La peor
suerte que nos haya tocado vivir, depende del color con el que la
miramos. Podría tener tantos tonos, que serían innumerables. Podría
tener tantas dimensiones que nos sería imposible describirla con
palabras o con gestos.
Podría materializarse en cualquier objeto, y seríamos incapaces de guardarla en ningún cajón o ni siquiera, en una maleta para llevárnosla con nosotros, porque sería imposible plegarla, encogerla, doblarla...
Sería de un color indestructible. Se presentaría con espinas o dulcemente amarga. Necesitaríamos un paladar nuevo para llevarnos a la boca sólo un pequeño bocado de ella.
La peor de esa suerte se asemeja a perder un trozo de algo tuyo, pero que no posees. Y eso es tu hijo.
No le posees, pero tu piensas lo contrario. No le llevas; te lleva él a tí. Incluso más que tú a él.
Le pierdes, pero no le pierdes. Porque te lo arrebatan, no te lo piden prestado. Ni siquiera te lo roban o te lo cambian de lugar. Le pierdes de vista, pero no de sitio. Porque el sitio está siempre ubicado en el lugar más importante de tu cerebro.
Quien puede ser el ladrón, es lo de menos. Se puede llevar su vida, su cuerpo, su mente..todo.
Tú, permanecerás detrás de la trinchera durante un tiempo incalculable, haga frío o llueva, haga viento o nieve. El centro de tus sentidos permanecerá congelado por un tiempo remoto, hasta que se apague tu último hilo de vida.
Le verás irse muriendo cogido de tu mano sudorosa. Pero, el dolor no será tan agrio como cuando no le has visto partir, porque se lo han llevado a rastras sin permiso tirando de su vida física.
Te lo han despeñado con un simple empujón o una simple zancadilla. Lo han eliminado de la faz de la tierra. No lo ha matado el hambre, ni el frío. Sino un ser humano que no eres tú.

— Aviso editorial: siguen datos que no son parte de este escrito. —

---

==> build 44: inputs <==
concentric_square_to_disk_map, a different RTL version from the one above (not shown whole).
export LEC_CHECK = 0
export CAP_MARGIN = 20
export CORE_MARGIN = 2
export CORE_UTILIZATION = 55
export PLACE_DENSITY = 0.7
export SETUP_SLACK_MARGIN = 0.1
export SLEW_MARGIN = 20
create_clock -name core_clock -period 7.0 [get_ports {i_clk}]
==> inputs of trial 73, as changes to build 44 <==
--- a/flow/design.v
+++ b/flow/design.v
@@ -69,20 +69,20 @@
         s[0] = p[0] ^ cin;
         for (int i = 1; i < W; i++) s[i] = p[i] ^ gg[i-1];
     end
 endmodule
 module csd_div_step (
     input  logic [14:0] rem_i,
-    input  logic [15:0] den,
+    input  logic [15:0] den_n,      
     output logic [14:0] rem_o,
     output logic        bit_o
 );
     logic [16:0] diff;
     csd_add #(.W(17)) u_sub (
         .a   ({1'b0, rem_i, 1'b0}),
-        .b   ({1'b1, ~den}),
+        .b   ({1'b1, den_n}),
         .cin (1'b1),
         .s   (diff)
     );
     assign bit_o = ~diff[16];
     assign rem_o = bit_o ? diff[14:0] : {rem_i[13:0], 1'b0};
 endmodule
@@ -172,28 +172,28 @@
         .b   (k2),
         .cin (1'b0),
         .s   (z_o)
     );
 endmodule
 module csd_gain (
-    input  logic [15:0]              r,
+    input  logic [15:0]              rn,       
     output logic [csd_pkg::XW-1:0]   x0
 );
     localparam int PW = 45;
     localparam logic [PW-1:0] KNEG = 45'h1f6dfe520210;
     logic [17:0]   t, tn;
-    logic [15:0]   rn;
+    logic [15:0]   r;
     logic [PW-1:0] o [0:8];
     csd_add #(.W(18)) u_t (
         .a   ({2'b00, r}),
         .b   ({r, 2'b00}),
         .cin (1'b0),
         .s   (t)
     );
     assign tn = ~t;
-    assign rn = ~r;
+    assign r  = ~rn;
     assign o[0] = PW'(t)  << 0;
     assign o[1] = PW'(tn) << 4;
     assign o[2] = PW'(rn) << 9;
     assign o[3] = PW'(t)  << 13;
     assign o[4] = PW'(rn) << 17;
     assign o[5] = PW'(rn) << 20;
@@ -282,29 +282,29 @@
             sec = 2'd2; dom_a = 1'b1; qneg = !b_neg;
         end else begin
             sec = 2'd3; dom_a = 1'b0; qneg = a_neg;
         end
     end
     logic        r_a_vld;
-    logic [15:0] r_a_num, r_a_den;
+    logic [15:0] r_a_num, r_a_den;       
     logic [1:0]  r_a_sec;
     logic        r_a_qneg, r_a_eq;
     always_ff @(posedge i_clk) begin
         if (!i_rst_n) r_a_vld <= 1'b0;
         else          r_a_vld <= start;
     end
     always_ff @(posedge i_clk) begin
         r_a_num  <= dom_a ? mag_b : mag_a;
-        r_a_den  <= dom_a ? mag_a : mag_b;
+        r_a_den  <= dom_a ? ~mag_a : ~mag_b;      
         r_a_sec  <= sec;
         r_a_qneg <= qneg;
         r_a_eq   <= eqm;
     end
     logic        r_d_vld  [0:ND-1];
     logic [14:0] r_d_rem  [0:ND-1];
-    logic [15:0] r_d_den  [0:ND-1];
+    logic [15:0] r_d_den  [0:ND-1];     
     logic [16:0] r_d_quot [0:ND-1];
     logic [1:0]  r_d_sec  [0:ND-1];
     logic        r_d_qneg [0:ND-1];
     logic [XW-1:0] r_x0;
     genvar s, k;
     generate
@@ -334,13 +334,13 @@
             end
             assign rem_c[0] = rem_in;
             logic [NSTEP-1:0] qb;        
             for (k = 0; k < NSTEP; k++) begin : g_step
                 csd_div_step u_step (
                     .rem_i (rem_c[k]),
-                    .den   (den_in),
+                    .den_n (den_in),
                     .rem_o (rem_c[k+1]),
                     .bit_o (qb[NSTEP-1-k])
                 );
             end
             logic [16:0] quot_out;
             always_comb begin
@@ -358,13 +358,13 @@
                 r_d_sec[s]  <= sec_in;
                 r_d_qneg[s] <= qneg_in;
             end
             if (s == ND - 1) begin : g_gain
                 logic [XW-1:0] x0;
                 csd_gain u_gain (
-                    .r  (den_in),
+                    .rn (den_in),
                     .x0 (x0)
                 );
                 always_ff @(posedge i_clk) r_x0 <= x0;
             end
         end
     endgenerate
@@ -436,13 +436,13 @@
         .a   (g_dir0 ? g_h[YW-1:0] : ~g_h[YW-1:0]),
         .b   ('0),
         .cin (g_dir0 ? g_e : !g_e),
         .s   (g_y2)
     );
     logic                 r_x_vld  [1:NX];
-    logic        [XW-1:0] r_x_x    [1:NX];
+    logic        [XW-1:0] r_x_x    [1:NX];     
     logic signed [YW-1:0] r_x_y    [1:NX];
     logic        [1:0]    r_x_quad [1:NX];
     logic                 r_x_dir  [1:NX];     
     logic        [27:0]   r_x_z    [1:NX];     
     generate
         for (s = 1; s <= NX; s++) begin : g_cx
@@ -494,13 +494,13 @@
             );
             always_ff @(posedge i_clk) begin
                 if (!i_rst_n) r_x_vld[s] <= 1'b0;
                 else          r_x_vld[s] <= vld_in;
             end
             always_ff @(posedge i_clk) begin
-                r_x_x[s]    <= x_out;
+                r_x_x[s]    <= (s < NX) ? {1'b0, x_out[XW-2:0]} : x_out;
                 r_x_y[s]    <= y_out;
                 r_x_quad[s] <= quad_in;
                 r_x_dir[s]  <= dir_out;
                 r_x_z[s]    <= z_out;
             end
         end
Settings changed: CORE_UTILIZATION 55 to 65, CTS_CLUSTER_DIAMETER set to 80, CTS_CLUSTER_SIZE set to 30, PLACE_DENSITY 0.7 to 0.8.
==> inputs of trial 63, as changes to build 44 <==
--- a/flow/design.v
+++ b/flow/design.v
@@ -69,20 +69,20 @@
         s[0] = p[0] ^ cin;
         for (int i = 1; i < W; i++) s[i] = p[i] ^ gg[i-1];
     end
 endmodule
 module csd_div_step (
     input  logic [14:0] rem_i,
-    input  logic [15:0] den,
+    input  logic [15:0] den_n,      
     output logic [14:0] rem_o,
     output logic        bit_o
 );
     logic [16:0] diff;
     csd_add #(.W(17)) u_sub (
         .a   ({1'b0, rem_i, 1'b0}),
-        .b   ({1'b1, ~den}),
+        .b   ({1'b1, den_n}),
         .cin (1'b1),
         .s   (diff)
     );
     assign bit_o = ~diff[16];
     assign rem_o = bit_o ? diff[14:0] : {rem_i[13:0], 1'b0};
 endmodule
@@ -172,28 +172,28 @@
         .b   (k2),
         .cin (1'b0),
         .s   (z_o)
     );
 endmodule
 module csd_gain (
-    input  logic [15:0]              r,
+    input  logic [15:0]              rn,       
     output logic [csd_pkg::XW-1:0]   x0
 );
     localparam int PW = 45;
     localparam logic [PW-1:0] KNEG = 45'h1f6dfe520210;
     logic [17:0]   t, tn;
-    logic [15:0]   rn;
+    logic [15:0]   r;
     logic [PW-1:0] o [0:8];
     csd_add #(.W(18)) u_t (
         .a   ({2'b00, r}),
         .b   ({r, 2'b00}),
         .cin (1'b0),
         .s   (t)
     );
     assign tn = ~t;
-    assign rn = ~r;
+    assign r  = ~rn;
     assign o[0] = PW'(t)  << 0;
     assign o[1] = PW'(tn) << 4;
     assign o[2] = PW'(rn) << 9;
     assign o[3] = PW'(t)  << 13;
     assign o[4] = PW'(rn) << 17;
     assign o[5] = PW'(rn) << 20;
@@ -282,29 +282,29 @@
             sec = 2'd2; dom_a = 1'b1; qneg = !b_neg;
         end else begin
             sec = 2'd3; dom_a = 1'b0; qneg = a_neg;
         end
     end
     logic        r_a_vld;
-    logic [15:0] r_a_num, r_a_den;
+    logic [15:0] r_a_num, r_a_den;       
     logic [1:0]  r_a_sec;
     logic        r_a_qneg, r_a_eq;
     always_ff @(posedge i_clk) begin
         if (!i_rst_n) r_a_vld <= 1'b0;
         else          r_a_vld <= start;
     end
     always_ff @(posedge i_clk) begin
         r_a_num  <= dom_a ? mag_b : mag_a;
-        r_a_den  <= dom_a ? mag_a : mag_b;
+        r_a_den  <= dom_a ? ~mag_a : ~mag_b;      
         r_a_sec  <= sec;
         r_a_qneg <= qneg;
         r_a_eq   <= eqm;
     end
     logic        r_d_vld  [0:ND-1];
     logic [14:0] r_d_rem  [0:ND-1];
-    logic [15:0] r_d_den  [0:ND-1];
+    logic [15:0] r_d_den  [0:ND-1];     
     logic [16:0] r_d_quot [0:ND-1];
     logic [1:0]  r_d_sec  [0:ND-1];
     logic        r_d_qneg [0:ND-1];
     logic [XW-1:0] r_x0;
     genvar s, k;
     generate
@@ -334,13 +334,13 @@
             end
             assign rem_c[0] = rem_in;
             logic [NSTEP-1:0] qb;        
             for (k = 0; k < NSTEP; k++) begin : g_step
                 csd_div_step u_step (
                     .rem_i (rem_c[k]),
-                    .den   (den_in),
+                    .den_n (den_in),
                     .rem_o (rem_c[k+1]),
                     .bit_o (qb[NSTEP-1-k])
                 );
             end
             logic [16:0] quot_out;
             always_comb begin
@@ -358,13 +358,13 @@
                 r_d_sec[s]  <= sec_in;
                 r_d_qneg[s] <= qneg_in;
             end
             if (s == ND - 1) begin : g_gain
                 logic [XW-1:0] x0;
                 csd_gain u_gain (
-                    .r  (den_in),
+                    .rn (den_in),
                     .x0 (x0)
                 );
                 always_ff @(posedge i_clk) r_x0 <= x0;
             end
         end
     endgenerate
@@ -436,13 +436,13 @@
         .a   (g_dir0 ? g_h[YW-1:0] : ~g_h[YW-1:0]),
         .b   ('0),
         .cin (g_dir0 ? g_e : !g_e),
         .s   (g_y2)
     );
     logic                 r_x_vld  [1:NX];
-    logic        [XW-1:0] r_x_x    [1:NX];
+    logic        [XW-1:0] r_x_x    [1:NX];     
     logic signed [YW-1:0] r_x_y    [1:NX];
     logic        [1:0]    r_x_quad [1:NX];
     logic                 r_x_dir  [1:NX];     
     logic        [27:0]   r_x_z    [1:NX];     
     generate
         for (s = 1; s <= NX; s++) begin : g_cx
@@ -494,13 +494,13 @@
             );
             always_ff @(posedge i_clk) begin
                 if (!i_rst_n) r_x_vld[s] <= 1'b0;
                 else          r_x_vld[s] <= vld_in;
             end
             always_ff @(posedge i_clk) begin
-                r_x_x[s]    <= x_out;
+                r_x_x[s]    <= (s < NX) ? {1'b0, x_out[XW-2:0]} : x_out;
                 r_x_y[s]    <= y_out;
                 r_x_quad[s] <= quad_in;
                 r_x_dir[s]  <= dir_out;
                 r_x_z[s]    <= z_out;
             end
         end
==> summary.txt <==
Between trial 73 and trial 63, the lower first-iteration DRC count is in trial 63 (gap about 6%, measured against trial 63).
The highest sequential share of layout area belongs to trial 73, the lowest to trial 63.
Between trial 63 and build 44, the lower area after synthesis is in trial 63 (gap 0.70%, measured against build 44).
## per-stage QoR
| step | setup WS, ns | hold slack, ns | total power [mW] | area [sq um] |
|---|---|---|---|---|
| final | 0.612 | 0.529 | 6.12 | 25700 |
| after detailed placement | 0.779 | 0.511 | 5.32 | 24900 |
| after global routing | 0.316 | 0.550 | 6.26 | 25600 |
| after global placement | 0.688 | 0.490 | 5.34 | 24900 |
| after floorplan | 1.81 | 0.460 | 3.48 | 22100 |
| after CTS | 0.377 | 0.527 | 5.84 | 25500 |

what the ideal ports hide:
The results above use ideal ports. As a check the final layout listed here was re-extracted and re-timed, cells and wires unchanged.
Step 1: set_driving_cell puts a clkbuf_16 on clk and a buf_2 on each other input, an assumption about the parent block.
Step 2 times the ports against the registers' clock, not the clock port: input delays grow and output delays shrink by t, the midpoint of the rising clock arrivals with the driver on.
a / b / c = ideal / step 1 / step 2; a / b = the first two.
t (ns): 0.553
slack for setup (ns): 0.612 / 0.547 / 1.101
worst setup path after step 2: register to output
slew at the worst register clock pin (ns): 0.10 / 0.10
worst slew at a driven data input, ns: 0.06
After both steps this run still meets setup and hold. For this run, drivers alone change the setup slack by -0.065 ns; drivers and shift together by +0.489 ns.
Context: an optimization exercise on an open-source flow, tuned for small area, a short achievable clock period and few clock cycles per item. The choices shown serve that exercise and are no tape-out recipe. No activity file was given, so power comes from the tool's default toggle rates.

==> flow/design.v <==
`default_nettype none
package prefix_data_pkg;
	typedef logic signed [8-1:0] lane_t;
	typedef lane_t [8-1:0] block_t;
endpackage
`default_nettype wire
`default_nettype none
package prefix_ctrl_pkg;
	typedef logic [32-1:0] tag_t;
endpackage
`default_nettype wire
`timescale 1ns/10ps
`default_nettype none
module pipe_control (
	input wire logic clk,
	input wire logic reset,
	input wire logic valid_in,
	input wire logic ready_in,
	input wire prefix_ctrl_pkg::tag_t tag_in,
	output logic enable,
	output logic ready_out,
	output logic busy,
	output logic valid_out,
	output prefix_ctrl_pkg::tag_t tag_out
);
	logic valid_q;
	prefix_ctrl_pkg::tag_t tag_q;
	assign enable = ready_in;
	assign ready_out = ready_in;
	always_ff @(posedge clk or posedge reset) begin
		if (reset) begin
			valid_q <= 1'b0;
		end else if (enable) begin
			valid_q <= valid_in;
		end
	end
	always_ff @(posedge clk) begin
		if (enable) begin
			tag_q <= tag_in;
		end
	end
	assign busy = valid_q;
	assign valid_out = valid_q;
	assign tag_out = tag_q;
endmodule
`default_nettype wire
`timescale 1ns/10ps
`default_nettype none
module prefix_layer #(
	parameter int SPAN = 1
) (
	input wire prefix_data_pkg::block_t sums_in,
	output prefix_data_pkg::block_t sums_out
);
	localparam int W = 8;
	logic [8*W-1:0] flat_in;
	logic [8*W-1:0] flat_next;
	assign flat_in = sums_in;
	for (genvar i = 0; i < 8; i++) begin : g_lane
		if ((i & SPAN) != 0) begin : g_add
			localparam int SRC = (i / (2 * SPAN)) * (2 * SPAN) + SPAN - 1;
			assign flat_next[i*W +: W] = flat_in[i*W +: W] + flat_in[SRC*W +: W];
		end else begin : g_pass
			assign flat_next[i*W +: W] = flat_in[i*W +: W];
		end
	end
	assign sums_out = flat_next;
endmodule
`default_nettype wire
`timescale 1ns/10ps
`default_nettype none
module prefix_network (
	input wire logic clk,
	input wire logic enable,
	input wire prefix_data_pkg::block_t data_in,
	output prefix_data_pkg::block_t sums
);
	prefix_data_pkg::block_t layer_sums [0:3];
	prefix_data_pkg::block_t layer_in [0:3-1];
	prefix_data_pkg::block_t held;
	assign layer_sums[0] = data_in;
	for (genvar l = 0; l < 3; l++) begin : g_layer
		if (l == 3) begin : g_after_reg
			assign layer_in[l] = held;
		end else begin : g_chain
			assign layer_in[l] = layer_sums[l];
		end
		prefix_layer #(
			.SPAN(1 << l)
		) u_layer (
			.sums_in(layer_in[l]),
			.sums_out(layer_sums[l+1])
		);
	end
	always_ff @(posedge clk) begin
		if (enable) begin
			held <= layer_sums[3];
		end
	end
	if (3 == 3) begin : g_out_reg
		assign sums = held;
	end else begin : g_out_comb
		assign sums = layer_sums[3];
	end
endmodule
`default_nettype wire
`timescale 1ns/10ps
`default_nettype none
module prefix_adder_top (
	input wire logic clk,
	input wire logic reset,
	input wire logic valid_in,
	input wire logic ready_in,
	input wire prefix_ctrl_pkg::tag_t tag_in,
	input wire prefix_data_pkg::block_t data_in,
	output logic busy,
	output logic ready_out,
	output logic valid_out,
	output prefix_ctrl_pkg::tag_t tag_out,
	output prefix_data_pkg::block_t data_out
);
	logic enable;
	pipe_control u_control (
		.clk(clk),
		.reset(reset),
		.valid_in(valid_in),
		.ready_in(ready_in),
		.tag_in(tag_in),
		.enable(enable),
		.ready_out(ready_out),
		.busy(busy),
		.valid_out(valid_out),
		.tag_out(tag_out)
	);
	prefix_network u_network (
		.clk(clk),
		.enable(enable),
		.data_in(data_in),
		.sums(data_out)
	);
endmodule
`default_nettype wire
This design comes from an exercise in tuning for small area on the open sky130 flow, not from production work. Where RTL was checked, it was by simulation tests only, not by an equivalence proof against the original.

== rev 12 ==
==> flow/design.v <==
module registerFile
(
    input  logic       clk,
    input  logic       clr,       
    input  logic       we,
    input  logic [4:0] wAddr,
    input  logic [1:0] wDigit,
    input  logic [4:0] rAddr,
    output logic [1:0] rDigit
);
    logic [31:0] regs [1:31];
    logic [1:0]  outs [0:31];
    logic [3:0]  selHi;
    logic [7:0]  selLo;
    logic [1:0]  wd;
    always_comb begin
        for (int i = 0; i < 4; i++) selHi[i] = clr || (we && wAddr[4:3] == 2'(i));
        for (int i = 0; i < 8; i++) selLo[i] = clr || wAddr[2:0] == 3'(i);
        wd = wDigit & {2{!clr}};
    end
    always_ff @(posedge clk) begin
        for (int i = 1; i < 32; i++) begin
            regs[i] <= {(selHi[i / 8] && selLo[i % 8]) ? wd : regs[i][1:0], regs[i][31:2]};
        end
    end
    always_comb begin
        outs[0] = 2'b00;
        for (int i = 1; i < 32; i++) outs[i] = regs[i][1:0];
    end
    function automatic logic [1:0] mux4(input logic [1:0] s, input logic [1:0] a,
                                        input logic [1:0] b, input logic [1:0] c,
                                        input logic [1:0] d);
        case (s)
            2'd0: mux4 = a;
            2'd1: mux4 = b;
            2'd2: mux4 = c;
            default: mux4 = d;
        endcase
    endfunction
    function automatic logic [1:0] rd32(input logic [4:0] a);
        logic [1:0] l1 [0:7];
        logic [1:0] l2 [0:1];
        for (int j = 0; j < 8; j++) l1[j] = mux4(a[1:0], outs[4*j], outs[4*j+1], outs[4*j+2], outs[4*j+3]);
        for (int j = 0; j < 2; j++) l2[j] = mux4(a[3:2], l1[4*j], l1[4*j+1], l1[4*j+2], l1[4*j+3]);
        rd32 = a[4] ? l2[1] : l2[0];
    endfunction
    assign rDigit = rd32(rAddr);
endmodule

Ha sido otro u otros. Y entonces, el dolor duele.
Nunca el dolor duele tanto. Porque es la máxima manifestación del dolor. Otro ser humano lo ha llevado a la sala de despedidas de tu mundo, donde sólo tú quisieras tener llave para hacerlo pasar.
Tu amor por ese ser, es tan egoísta y tan avasallador que no soportas que otro disfrute de ese último momento en el que otro humano, hace de juez sentenciador y apaga la llama de vida que te pertenece.
Eso es sólo lo que te pertenece. Una pequeña llama de vida con la que has encendido la suya. Y esa pequeña llama alumbra demasiado nuestra vida. Tanto, que nos dejaría ciegos.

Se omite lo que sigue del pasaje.